Very special episode alert! As we’ve been told, tonight marks the last time “The Office” (8 p.m., NBC) will feature Steve Carell as Michael Scott, the show’s star and Dunder Mifflin’s socially inept boss. Fans of “The Office” know that the documentary-style series is a well-oiled improvisational machine. But it remains to be seen whether things will remain funny without the awkward boss to make things painful or whether it will simply be painful to watch “The Office” without him.
TV history is replete with the departure of cast members in supporting roles. The substitution of Dick Sargent for Dick York on the old “Bewitched” sitcom was so legendary that “Roseanne” spoofed it when the show swapped Sarah Chalke for Alicia Goranson in the role of daughter Becky.
But dropping the star and lead character from a series is a little trickier.

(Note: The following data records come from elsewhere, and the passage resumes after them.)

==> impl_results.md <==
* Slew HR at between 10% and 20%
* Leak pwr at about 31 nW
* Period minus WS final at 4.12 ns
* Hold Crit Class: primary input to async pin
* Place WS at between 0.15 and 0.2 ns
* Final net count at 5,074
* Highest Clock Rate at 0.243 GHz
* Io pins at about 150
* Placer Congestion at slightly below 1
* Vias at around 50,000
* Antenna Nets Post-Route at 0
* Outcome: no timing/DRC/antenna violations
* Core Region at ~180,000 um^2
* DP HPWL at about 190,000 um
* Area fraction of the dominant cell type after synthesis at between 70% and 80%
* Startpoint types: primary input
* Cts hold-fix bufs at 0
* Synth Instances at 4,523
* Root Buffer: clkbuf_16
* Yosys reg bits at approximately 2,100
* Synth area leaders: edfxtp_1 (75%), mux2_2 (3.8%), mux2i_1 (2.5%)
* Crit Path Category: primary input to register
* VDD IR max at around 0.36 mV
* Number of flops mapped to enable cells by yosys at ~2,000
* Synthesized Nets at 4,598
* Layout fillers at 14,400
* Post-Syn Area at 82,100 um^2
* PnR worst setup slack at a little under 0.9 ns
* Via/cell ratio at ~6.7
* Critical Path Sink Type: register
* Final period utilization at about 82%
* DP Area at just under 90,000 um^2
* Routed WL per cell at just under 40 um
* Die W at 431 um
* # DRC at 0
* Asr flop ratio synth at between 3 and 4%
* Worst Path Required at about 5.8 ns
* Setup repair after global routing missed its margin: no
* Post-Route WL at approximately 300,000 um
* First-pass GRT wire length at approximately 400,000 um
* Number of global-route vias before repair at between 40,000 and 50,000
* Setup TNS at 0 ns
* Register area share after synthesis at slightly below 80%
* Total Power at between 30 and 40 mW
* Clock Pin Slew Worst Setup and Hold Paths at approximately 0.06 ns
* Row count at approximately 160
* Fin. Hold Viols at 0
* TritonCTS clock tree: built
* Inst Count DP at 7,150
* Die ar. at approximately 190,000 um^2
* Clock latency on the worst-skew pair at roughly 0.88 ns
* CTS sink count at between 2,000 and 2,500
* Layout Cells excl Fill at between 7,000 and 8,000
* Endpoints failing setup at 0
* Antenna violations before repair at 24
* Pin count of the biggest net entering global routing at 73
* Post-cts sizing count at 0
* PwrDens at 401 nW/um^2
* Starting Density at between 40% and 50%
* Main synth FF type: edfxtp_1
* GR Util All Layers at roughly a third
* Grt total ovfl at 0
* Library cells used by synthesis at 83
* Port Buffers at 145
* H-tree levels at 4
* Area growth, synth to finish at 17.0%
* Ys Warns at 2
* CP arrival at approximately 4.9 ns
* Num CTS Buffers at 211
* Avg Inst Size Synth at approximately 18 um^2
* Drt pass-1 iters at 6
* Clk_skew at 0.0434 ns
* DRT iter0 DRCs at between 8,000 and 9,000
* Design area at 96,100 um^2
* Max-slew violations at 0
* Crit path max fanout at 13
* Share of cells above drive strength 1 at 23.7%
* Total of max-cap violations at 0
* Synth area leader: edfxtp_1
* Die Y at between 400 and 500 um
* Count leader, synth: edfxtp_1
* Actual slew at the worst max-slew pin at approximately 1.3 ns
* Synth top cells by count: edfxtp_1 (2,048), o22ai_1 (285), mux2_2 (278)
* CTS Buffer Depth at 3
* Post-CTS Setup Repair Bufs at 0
What follows belongs to an exercise in optimizing a design on an open flow for small area; a production flow would make more cautious choices. Only simulation tests tie the RTL to the original design; equivalence was not proved.

==> inputs of v2 <==
## concat_stream_buffer
module concat_stream_buffer #(
    parameter int DATA_WIDTH = 16,
    parameter int X_LEN      = 6,
    parameter int H_LEN      = 64,
    parameter int ADDR_WIDTH = 8
) (
    input  logic                         clk,
    input  logic                         rst,
    input  logic                         x_wr_en,
    input  logic [ADDR_WIDTH-1:0]        x_wr_addr,
    input  logic signed [DATA_WIDTH-1:0] x_wr_data,
    input  logic                         h_wr_en,
    input  logic [ADDR_WIDTH-1:0]        h_wr_addr,
    input  logic signed [DATA_WIDTH-1:0] h_wr_data,
    input  logic                         swap,
    input  logic                         rd_start,
    output logic signed [DATA_WIDTH-1:0] rd_data,
    output logic                         rd_valid,
    output logic                         rd_last,
    output logic                         rd_busy,
    output logic                         wr_bank
);
==> module concat_stream_buffer, before the edit <==
module concat_stream_buffer #(
    parameter int DATA_WIDTH = 16,
    parameter int X_LEN      = 6,
    parameter int H_LEN      = 64,
    parameter int ADDR_WIDTH = 8
) (
    input  logic                         clk,
    input  logic                         rst,
    input  logic                         x_wr_en,
    input  logic [ADDR_WIDTH-1:0]        x_wr_addr,
    input  logic signed [DATA_WIDTH-1:0] x_wr_data,
    input  logic                         h_wr_en,
    input  logic [ADDR_WIDTH-1:0]        h_wr_addr,
    input  logic signed [DATA_WIDTH-1:0] h_wr_data,
    input  logic                         swap,
    input  logic                         rd_start,
    output logic signed [DATA_WIDTH-1:0] rd_data,
    output logic                         rd_valid,
    output logic                         rd_last,
    output logic                         rd_busy,
    output logic                         wr_bank
);
    localparam int DEPTH = X_LEN + H_LEN;
    localparam int IDX_W = (DEPTH > 1) ? $clog2(DEPTH) : 1;
    localparam logic [IDX_W-1:0]      LAST_IDX = IDX_W'(DEPTH - 1);
    localparam logic [IDX_W-1:0]      H_BASE   = IDX_W'(X_LEN);
    localparam logic [ADDR_WIDTH:0]   X_LIMIT  = (ADDR_WIDTH + 1)'(X_LEN);
    localparam logic [ADDR_WIDTH:0]   H_LIMIT  = (ADDR_WIDTH + 1)'(H_LEN);
    typedef enum logic {
        IDLE   = 1'b0,
        STREAM = 1'b1
    } state_t;
    state_t state, state_nxt;
    logic signed [DATA_WIDTH-1:0] mem [2][DEPTH];
    logic [IDX_W-1:0] rd_cnt, rd_cnt_nxt;
    logic [IDX_W-1:0] x_idx, h_idx;
    logic             x_wr_ok, h_wr_ok;
    logic             wr_bank_nxt;
    logic             swap_pend, swap_pend_nxt;
    logic             issue, issue_last;
    logic             rd_bank;
    assign x_wr_ok = x_wr_en && ({1'b0, x_wr_addr} < X_LIMIT);
    assign h_wr_ok = h_wr_en && ({1'b0, h_wr_addr} < H_LIMIT);
    assign x_idx   = IDX_W'(x_wr_addr);
    assign h_idx   = H_BASE + IDX_W'(h_wr_addr);
    assign rd_bank = ~wr_bank;
    always_ff @(posedge clk) begin
        if (x_wr_ok) begin
            mem[wr_bank][x_idx] <= x_wr_data;
        end
        if (h_wr_ok) begin
            mem[wr_bank][h_idx] <= h_wr_data;
        end
    end
    always_comb begin
        state_nxt     = state;
        rd_cnt_nxt    = rd_cnt;
        wr_bank_nxt   = wr_bank;
        swap_pend_nxt = swap_pend;
        issue         = 1'b0;
        issue_last    = 1'b0;
        case (state)
            IDLE: begin
                if (swap) begin
                    wr_bank_nxt = ~wr_bank;
                end
                if (rd_start) begin
                    state_nxt  = STREAM;
                    rd_cnt_nxt = '0;
                end
            end
            STREAM: begin
                issue = 1'b1;
                if (rd_cnt == LAST_IDX) begin
                    issue_last    = 1'b1;
                    rd_cnt_nxt    = '0;
                    swap_pend_nxt = 1'b0;
                    if (swap_pend || swap) begin
                        wr_bank_nxt = ~wr_bank;
                    end
                    state_nxt = rd_start ? STREAM : IDLE;
                end else begin
                    rd_cnt_nxt = rd_cnt + 1'b1;
                    if (swap) begin
                        swap_pend_nxt = 1'b1;
                    end
                end
            end
            default: begin
                state_nxt = IDLE;
            end
        endcase
    end
    always_ff @(posedge clk or posedge rst) begin
        if (rst) begin
            state     <= IDLE;
            rd_cnt    <= '0;
            wr_bank   <= 1'b0;
            swap_pend <= 1'b0;
            rd_data   <= '0;
            rd_valid  <= 1'b0;
            rd_last   <= 1'b0;
        end else begin
            state     <= state_nxt;
            rd_cnt    <= rd_cnt_nxt;
            wr_bank   <= wr_bank_nxt;
            swap_pend <= swap_pend_nxt;
            rd_valid  <= issue;
            rd_last   <= issue_last;
            if (issue) begin
                rd_data <= mem[rd_bank][rd_cnt];
            end
        end
    end
    assign rd_busy = (state == STREAM);
endmodule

Nobody ever proposed “I Love Lucy Without Lucy!” Nor did CBS air “Everybody Still Loves Raymond Even After He Left.”
The effort to keep shows on life support after the departure of stars has been spotty at best. Few people remember the last season of “That ’70s Show” after Topher Grace departed. “Scrubs” also limped along without Zach Braff for another year. By the time those shows fizzled out, they already seemed to have been over for years.
One of the oldest axioms of show business is to leave when audiences are still asking for more. The way a series ends says a lot about it will be remembered. Last May, “Lost” ended with legions of fans mourning its loss. In contrast, “24” concluded with a collective shrug with many wondering, “Is that still on?”
On the other hand, last week’s “Office” episode about the Dundie Awards was strong and showed off every character’s peculiar strengths. And if we’re looking for an example of a series that has not only survived but also thrived after the departure of its “star,” we need look no further than tonight’s listings.
Many thought Simon Cowell’s departure would spell doom for “American Idol” (7 p.m., Fox). But it remains a ratings powerhouse.
It’s not that many of us don’t miss the persnickety Brit. This season’s cheerleading panelists seem to have forgotten that the word “judge” is a verb as well as a noun.
Tonight’s other highlights
• “Wipeout” gives way to a special episode of “20/20” (7 p.m., ABC): “The Royal Wedding: A Modern Fairy Tale.”
• The “Dick & Jane” killer resurfaces on “CSI” (8 p.m., CBS).
• An advertising executive learns to stop lying and pays for the decision with his life on “Bones” (8 p.m., Fox).
• Jerry’s artwork raises eyebrows on “Parks and Recreation” (8:50 p.m., NBC).
• Two bungled burglaries establish a pattern on “The Mentalist” (9 p.m., CBS).
• Liz sees redecorating as a path to fulfillment on “30 Rock” (9:30 p.m., NBC).
• Rapper Cory Gunz gets his own documentary series “Son of a Gun” (10 p.m., MTV).